A perda de qualidade ambiental nos territórios destas populações está diretamente associada a outras questões urgentes como a falta de recursos alimentares, a falta de acesso à água potável, o declínio na saúde, a falta de moradia, e, essencialmente, a desigualdade social. Nesse sentido, os povos que dependem dos recursos da floresta para a manutenção da sua saúde, cultura, identidade e sobrevivência estão longe de representar ameaças a um meio ambiente ecologicamente equilibrado, mas perto demais dos desastres concebidos pelo sistema político-econômico vigente. Segundo a ONU, o mundo é mais desigual hoje do que em qualquer momento da história desde 1940. A desigualdade de renda e na distribuição da riqueza dentro dos países têm disparado, as mudanças climáticas têm potencializado ainda mais a vulnerabilidade dos países menos desenvolvidos e os esforços para garantir os direitos básicos às comunidades locais e marginalizadas se revelam, mais do que nunca, necessários. 

Nesse contexto, encaramos uma crise socioambiental complexa e que necessita de ações integradas entre países e entre setores, para (re)construir o mundo que queremos. Agendas internacionais vêm sendo elaboradas a partir de conferências e acordos, aonde são discutidos os principais problemas ambientais sendo enfrentados e definindo as responsabilidades das diferentes nações. A mais recente agenda foi implementada pela ONU em 2015, denominada Agenda 2030, sendo um plano de ação para promover uma vida digna a todos, dentro dos limites do planeta, exigindo uma nova visão e uma estrutura mais responsiva. O Plano indica 17 Objetivos de Desenvolvimento Sustentável (ODS) com metas claras para erradicar a pobreza, proteger o planeta e garantir que as pessoas alcancem a paz e a prosperidade, rumo a um desenvolvimento verdadeiramente sustentável. Fundamentalmente, ele representa uma oportunidade de promover parcerias globais, aperfeiçoar a gestão pública dentro de cada país e aplicação de políticas que consolidem avanços sociais, econômicos e ambientais.
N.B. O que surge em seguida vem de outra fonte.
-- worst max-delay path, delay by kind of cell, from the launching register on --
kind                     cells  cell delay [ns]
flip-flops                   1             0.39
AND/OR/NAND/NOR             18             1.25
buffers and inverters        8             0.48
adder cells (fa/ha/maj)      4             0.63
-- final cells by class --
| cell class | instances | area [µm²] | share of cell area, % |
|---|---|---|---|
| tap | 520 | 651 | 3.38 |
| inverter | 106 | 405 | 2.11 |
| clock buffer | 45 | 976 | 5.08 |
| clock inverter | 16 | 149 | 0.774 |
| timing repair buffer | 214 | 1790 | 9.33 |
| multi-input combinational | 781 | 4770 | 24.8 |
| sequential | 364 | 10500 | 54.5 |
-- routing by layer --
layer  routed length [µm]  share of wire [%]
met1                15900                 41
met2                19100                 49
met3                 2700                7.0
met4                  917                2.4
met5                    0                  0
## config.mk

```make
export PLATFORM = sky130hd
export DESIGN_NAME = sss_scan_sequencer
export DESIGN_NICKNAME = d
export VERILOG_FILES = /design/src/hdl/sss_scan_sequencer.v
export VERILOG_INCLUDE_DIRS = /design/src /design/src/hdl
export SDC_FILE = /design/constraint.sdc
export NUM_CORES = 1
export LEC_CHECK = 0
export BUFFER_PORTS_ARGS = -buffer_cell sky130_fd_sc_hd__buf_2
export CORE_UTILIZATION = 58
export DETAILED_ROUTE_END_ITERATION = 10
export HOLD_SLACK_MARGIN = 0.1
export PLACE_DENSITY = 0.91
export RECOVER_POWER = 100
export SKIP_CTS_REPAIR_TIMING = 1
export SYNTH_ARGS = -nofsm -noshare
export SYNTH_HDL_FRONTEND = slang
export SYNTH_SLANG_ARGS = --single-unit
export TNS_END_PERCENT = 100
```

## constraint.sdc

```tcl
create_clock -name sys_clk_i -period 4.4 [get_ports sys_clk_i]
set_clock_uncertainty 0.05 [all_clocks]
set_input_delay 0.88 -clock sys_clk_i [delete_from_list [all_inputs] [get_ports sys_clk_i]]
set_output_delay 0.88 -clock sys_clk_i [all_outputs]
set_load 0.01 [all_outputs]
```

## src/hdl/sss_regs.vh

```
// Register map, field positions and state codes of the scan sequencer
`ifndef SSS_REGS_VH
`define SSS_REGS_VH

// Avalon-MM byte offsets
`define SSS_ADDR_W        4
`define SSS_OFS_CTRL      4'h0
`define SSS_OFS_STATUS    4'h4
`define SSS_OFS_COUNT     4'h8

// Control register
`define SSS_CTRL_EN_BIT   0
`define SSS_CTRL_RST      8'h01

// Status register fields
`define SSS_ST_STATE_LSB  0
`define SSS_ST_STATE_MSB  2
`define SSS_ST_SLOT_LSB   4
`define SSS_ST_SLOT_MSB   6
`define SSS_ST_MODE_BIT   8
`define SSS_ST_SEL_LSB    12
`define SSS_ST_SEL_MSB    14
`define SSS_ST_DONE_BIT   16
`define SSS_ST_ERR_BIT    17
`define SSS_ST_INH_BIT    18
`define SSS_ST_EOSN_LSB   20
`define SSS_ST_EOSN_MSB   23

// Sequencer states, one-hot
`define SSS_S_IDLE        3'h1
`define SSS_S_RUN         3'h2
`define SSS_S_END         3'h4

// Mode line levels
`define SSS_MODE_SEQ      1'b0
`define SSS_MODE_SIM      1'b1

// Pixel cycles allowed without a new end-of-scan while ending
`define SSS_EOS_WAIT      4'h2

`endif

```

## src/hdl/sss_scan_sequencer.v

```verilog
// Eight-channel sensor scan sequencer with Avalon-MM status and control
`timescale 1ns/1ps
`default_nettype none
`include "sss_regs.vh"

// Function
// - Digital 8:1 selector plus analogue selector address
// - Route start, end-of-scan, pixel clock per channel
// - Analogue address picks channel for video output
// - Sequential: sequencer idle, selects drive addresses
// - Simultaneous: selects set number of active sensors
// - Pixel cycles begin only after scan start
// - Each cycle clocks every active sensor once
// - Sample start channel end-of-scan once per cycle
// - Start channel end-of-scan inhibits further storage
// - Success only after all active sensors report
// - Accept reports in channel order across cycles
// - Success: one end pulse per active channel
// - Missing report: pulses stop before that channel
// - Consecutive sensors offset by one pixel slot
// - Latch mode and selects on delayed strobe
// - Front end supplies main and secondary clock
// - End-of-scan output from selected channel (sequential) or sequencer result
// - Both identification outputs held low
// - Mode 0 sequential code k; mode 1 simultaneous
// - Code k activates channels 1..k+1 only
// - Both ident low marks active eight-channel type
module sss_scan_sequencer #(
    parameter NCH     = 8,
    parameter SEL_W   = 3,
    parameter EOS_CW  = 4
) (
    // Clock and reset
    input  wire             sys_clk_i,
    input  wire             rst_b_i,
    // Front-end control
    input  wire             scan_start_i,
    input  wire             config_latch_strobe_i,
    input  wire             scan_mode_select_i,
    input  wire             channel_select_bit0_i,
    input  wire             channel_select_bit1_i,
    input  wire             channel_select_bit2_i,
    input  wire             secondary_clock_in_i,
    // Front-end status
    output reg              scan_end_out_n_o,
    output reg              data_store_inhibit_o,
    output reg              type_ident_bit0_o,
    output reg              type_ident_bit1_o,
    // Selector addresses
    output reg  [SEL_W-1:0] video_select_addr_o,
    // Sensor channels
    output reg  [NCH-1:0]   sensor_scan_begin_o,
    output reg  [NCH-1:0]   sensor_pixel_clock_o,
    input  wire [NCH-1:0]   sensor_scan_end_n_i,
    // Avalon-MM slave
    input  wire [`SSS_ADDR_W-1:0] avs_address_i,
    input  wire             avs_read_i,
    input  wire             avs_write_i,
    input  wire [31:0]      avs_writedata_i,
    input  wire [3:0]       avs_byteenable_i,
    output reg  [31:0]      avs_readdata_o,
    output reg              avs_waitrequest_o
);

    // Latched configuration and edge history
    reg             mode_l;
    reg [SEL_W-1:0] sel_l;
    reg             strobe_q;
    reg             start_q;
    reg             phi_q;
    reg [7:0]       ctrl;

    // Sequencer state
    reg [2:0]       state;
    reg [SEL_W-1:0] slot;
    reg [SEL_W-1:0] last_ch;
    reg [NCH-1:0]   start_pend;
    reg [SEL_W:0]   eos_cnt;
    reg [EOS_CW-1:0] miss_cnt;
    reg             got_eos;
    reg             done_ok;
    reg             done_err;
    reg [15:0]      seq_count;

    wire [SEL_W-1:0] sel_now = {channel_select_bit2_i,
                                channel_select_bit1_i,
                                channel_select_bit0_i};
    wire phi_rise   = secondary_clock_in_i & ~phi_q;
    wire phi_fall   = ~secondary_clock_in_i & phi_q;
    wire start_rise = scan_start_i & ~start_q;
    wire enable     = ctrl[`SSS_CTRL_EN_BIT];
    wire cyc_wrap   = phi_fall & (slot == last_ch);
    wire [SEL_W-1:0] eos_ch = eos_cnt[SEL_W-1:0];
    wire eos_here   = ~sensor_scan_end_n_i[slot];
    wire in_seq     = (state != `SSS_S_IDLE);

    // Edge history and configuration latch
    always @(posedge sys_clk_i) begin
        if (!rst_b_i) begin
            strobe_q <= 1'b0;
            start_q  <= 1'b0;
            phi_q    <= 1'b0;
            mode_l   <= `SSS_MODE_SEQ;
            sel_l    <= {SEL_W{1'b0}};
        end else begin
            strobe_q <= config_latch_strobe_i;
            start_q  <= scan_start_i;
            phi_q    <= secondary_clock_in_i;
            if (config_latch_strobe_i && !strobe_q) begin
                mode_l <= scan_mode_select_i;
                sel_l  <= sel_now;
            end
        end
    end

    // Simultaneous-mode sequencer
    always @(posedge sys_clk_i) begin
        if (!rst_b_i) begin
            state      <= `SSS_S_IDLE;
            slot       <= {SEL_W{1'b0}};
            last_ch    <= {SEL_W{1'b0}};
            start_pend <= {NCH{1'b0}};
            eos_cnt    <= {(SEL_W+1){1'b0}};
            miss_cnt   <= {EOS_CW{1'b0}};
            got_eos    <= 1'b0;
            done_ok    <= 1'b0;
            done_err   <= 1'b0;
            seq_count  <= 16'h0000;
        end else begin
            case (state)
                `SSS_S_IDLE: begin
                    slot <= {SEL_W{1'b0}};
                    // Sequential mode never leaves idle
                    if (enable && mode_l == `SSS_MODE_SIM &&
                            start_rise) begin
                        state    <= `SSS_S_RUN;
                        last_ch  <= sel_l;
                        eos_cnt  <= {(SEL_W+1){1'b0}};
                        miss_cnt <= {EOS_CW{1'b0}};
                        got_eos  <= 1'b0;
                        done_ok  <= 1'b0;
                        done_err <= 1'b0;
                        start_pend <= {NCH{1'b1}} >>
                                      (NCH - 1 - sel_l);
                    end
                end
                `SSS_S_RUN: begin
                    if (phi_fall) begin
                        start_pend[slot] <= 1'b0;
                        slot <= (slot == last_ch) ?
                                {SEL_W{1'b0}} : slot + 1'b1;
                    end
                    // Start channel observed once per pixel cycle
                    if (phi_rise && slot == {SEL_W{1'b0}} &&
                            eos_here) begin
                        state   <= `SSS_S_END;
                        eos_cnt <= {{SEL_W{1'b0}}, 1'b1};
                    end
                end
                `SSS_S_END: begin
                    if (phi_fall) begin
                        slot <= (slot == last_ch) ?
                                {SEL_W{1'b0}} : slot + 1'b1;
                    end
                    if (phi_rise && slot == eos_ch && eos_here &&
                            eos_cnt <= {1'b0, last_ch}) begin
                        eos_cnt <= eos_cnt + 1'b1;
                        got_eos <= 1'b1;
                    end
                    if (eos_cnt == {1'b0, last_ch} + 1'b1) begin
                        state     <= `SSS_S_IDLE;
                        done_ok   <= 1'b1;
                        seq_count <= seq_count + 1'b1;
                    end else if (cyc_wrap) begin
                        got_eos  <= 1'b0;
                        miss_cnt <= got_eos ? {EOS_CW{1'b0}} :
                                    miss_cnt + 1'b1;
                        // Give up when the expected channel stays silent
                        if (!got_eos &&
                                miss_cnt + 1'b1 >= `SSS_EOS_WAIT) begin
                            state     <= `SSS_S_IDLE;
                            done_err  <= 1'b1;
                            seq_count <= seq_count + 1'b1;
                        end
                    end
                end
                default: begin
                    state <= `SSS_S_IDLE;
                end
            endcase
        end
    end

    // Selector outputs, all registered
    integer i;
    always @(posedge sys_clk_i) begin
        if (!rst_b_i) begin
            sensor_scan_begin_o  <= {NCH{1'b0}};
            sensor_pixel_clock_o <= {NCH{1'b0}};
            video_select_addr_o  <= {SEL_W{1'b0}};
            scan_end_out_n_o     <= 1'b1;
            data_store_inhibit_o <= 1'b0;
            type_ident_bit0_o    <= 1'b0;
            type_ident_bit1_o    <= 1'b0;
        end else begin
            type_ident_bit0_o <= 1'b0;
            type_ident_bit1_o <= 1'b0;
            data_store_inhibit_o <= (state == `SSS_S_END);
            if (!in_seq) begin
                // Sequential: all sensors run in parallel
                video_select_addr_o <= sel_l;
                for (i = 0; i < NCH; i = i + 1) begin
                    sensor_scan_begin_o[i] <= enable &&
                        mode_l == `SSS_MODE_SEQ && scan_start_i;
                    sensor_pixel_clock_o[i] <= enable &&
                        mode_l == `SSS_MODE_SEQ &&
                        secondary_clock_in_i;
                end
                scan_end_out_n_o <= (mode_l == `SSS_MODE_SEQ) ?
                    sensor_scan_end_n_i[sel_l] : 1'b1;
            end else begin
                video_select_addr_o <= slot;
                for (i = 0; i < NCH; i = i + 1) begin
                    // One clock per active sensor in its own slot
                    sensor_pixel_clock_o[i] <= (slot == i) &&
                        secondary_clock_in_i;
                    sensor_scan_begin_o[i] <= (slot == i) &&
                        start_pend[i] && state == `SSS_S_RUN;
                end
                // Forward each accepted end-of-scan as a pulse, the
                // start channel's included; tied to the same clock rise
                // that counts it, so a late report is never sent twice
                scan_end_out_n_o <= ~(phi_rise && eos_here &&
                    ((state == `SSS_S_RUN &&
                      slot == {SEL_W{1'b0}}) ||
                     (state == `SSS_S_END && slot == eos_ch &&
                      eos_cnt <= {1'b0, last_ch})));
            end
        end
    end

    // Avalon-MM slave: one wait state per access
    wire acc = avs_read_i | avs_write_i;
    always @(posedge sys_clk_i) begin
        if (!rst_b_i) begin
            avs_waitrequest_o <= 1'b1;
            avs_readdata_o    <= 32'h00000000;
            ctrl              <= `SSS_CTRL_RST;
        end else begin
            avs_waitrequest_o <= ~(acc & avs_waitrequest_o);
            if (avs_write_i && !avs_waitrequest_o &&
                    avs_address_i == `SSS_OFS_CTRL &&
                    avs_byteenable_i[0]) begin
                ctrl <= avs_writedata_i[7:0];
            end
            if (avs_read_i && avs_waitrequest_o) begin
                avs_readdata_o <= 32'h00000000;
                case (avs_address_i)
                    `SSS_OFS_CTRL:
                        avs_readdata_o[7:0] <= ctrl;
                    `SSS_OFS_STATUS: begin
                        avs_readdata_o[`SSS_ST_STATE_MSB:
                            `SSS_ST_STATE_LSB] <= state;
                        avs_readdata_o[`SSS_ST_SLOT_MSB:
                            `SSS_ST_SLOT_LSB] <= slot;
                        avs_readdata_o[`SSS_ST_MODE_BIT] <= mode_l;
                        avs_readdata_o[`SSS_ST_SEL_MSB:
                            `SSS_ST_SEL_LSB] <= sel_l;
                        avs_readdata_o[`SSS_ST_DONE_BIT] <= done_ok;
                        avs_readdata_o[`SSS_ST_ERR_BIT]  <= done_err;
                        avs_readdata_o[`SSS_ST_INH_BIT]  <=
                            data_store_inhibit_o;
                        avs_readdata_o[`SSS_ST_EOSN_MSB:
                            `SSS_ST_EOSN_LSB] <= eos_cnt;
                    end
                    `SSS_OFS_COUNT:
                        avs_readdata_o[15:0] <= seq_count;
                    default:
                        avs_readdata_o <= 32'h00000000;
                endcase
            end
        end
    end

endmodule
`default_nettype wire

```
A Floresta Amazônica pode ser vista como uma potencializadora dos Objetivos de Desenvolvimento Sustentável, devido à sua extensão no planeta e à alta provisão de serviços ecossistêmicos, que abrangem muitos dos ODS – a saúde e o bem estar social, o equilíbrio ambiental na terra, as mudanças climáticas, a geração de renda e trabalho sustentável, a igualdade social, entre outros. Além disso, ela traz em si o conceito da integração que também carrega os ODS – sendo compartilhada por 8 diferentes países: Bolívia, Brasil, Colômbia, Equador, Guiana, Peru, Suriname e Venezuela.  Assim, a Amazônia configura-se como um caule, com aspectos definidos de resistência, sustentação e condução de elementos essenciais, que se ramifica e compõe diversas realidades.

Entretanto, os desafios ambientais observados na Amazônia são grandes. Segundo dados do Instituto Brasileiro de Geografia e Estatística (IBGE), o Brasil perdeu 7,5% de vegetação florestal entre os anos de 2000 e 2016. Em 2018, liderou o desmatamento de florestas primárias no mundo, perdendo 1,3 milhão de hectares de florestas nativas incluindo principalmente áreas da Amazônia, segundo o relatório da Global Forest Watch,. O Projeto de Monitoramento do Desmatamento na Amazônia Legal por Satélite (Prodes) registrou, entre agosto de 2017 e julho de 2018, aumento no desmatamento de 13,7% em relação aos 12 meses anteriores – o pior resultado em 10 anos. Sabe-se que, hoje, a expansão das áreas agrícolas, de silvicultura e a criação de novas zonas de pastagem são os principais causas de desmatamento no país. 

Os desafios socioeconômicos também são gritantes. Os Indicadores de Desenvolvimento Humano na Amazônia seguem sendo inferiores às médias nacionais. A manutenção da cultura tradicional, indígena e ribeirinha, é constantemente ameaçada pelo progresso econômico ligado à abertura de grandes áreas para a agricultura e produção madeireira, à atividade mineradora e à expansão das estradas. A política nacional e sua implementação carece de valorizar a identidade, os conhecimentos, as práticas e os direitos de cidadania destas populações, assim como a manutenção dos seus padrões sustentáveis de uso dos recursos naturais, prejudicados pela superexploração dos mesmos. 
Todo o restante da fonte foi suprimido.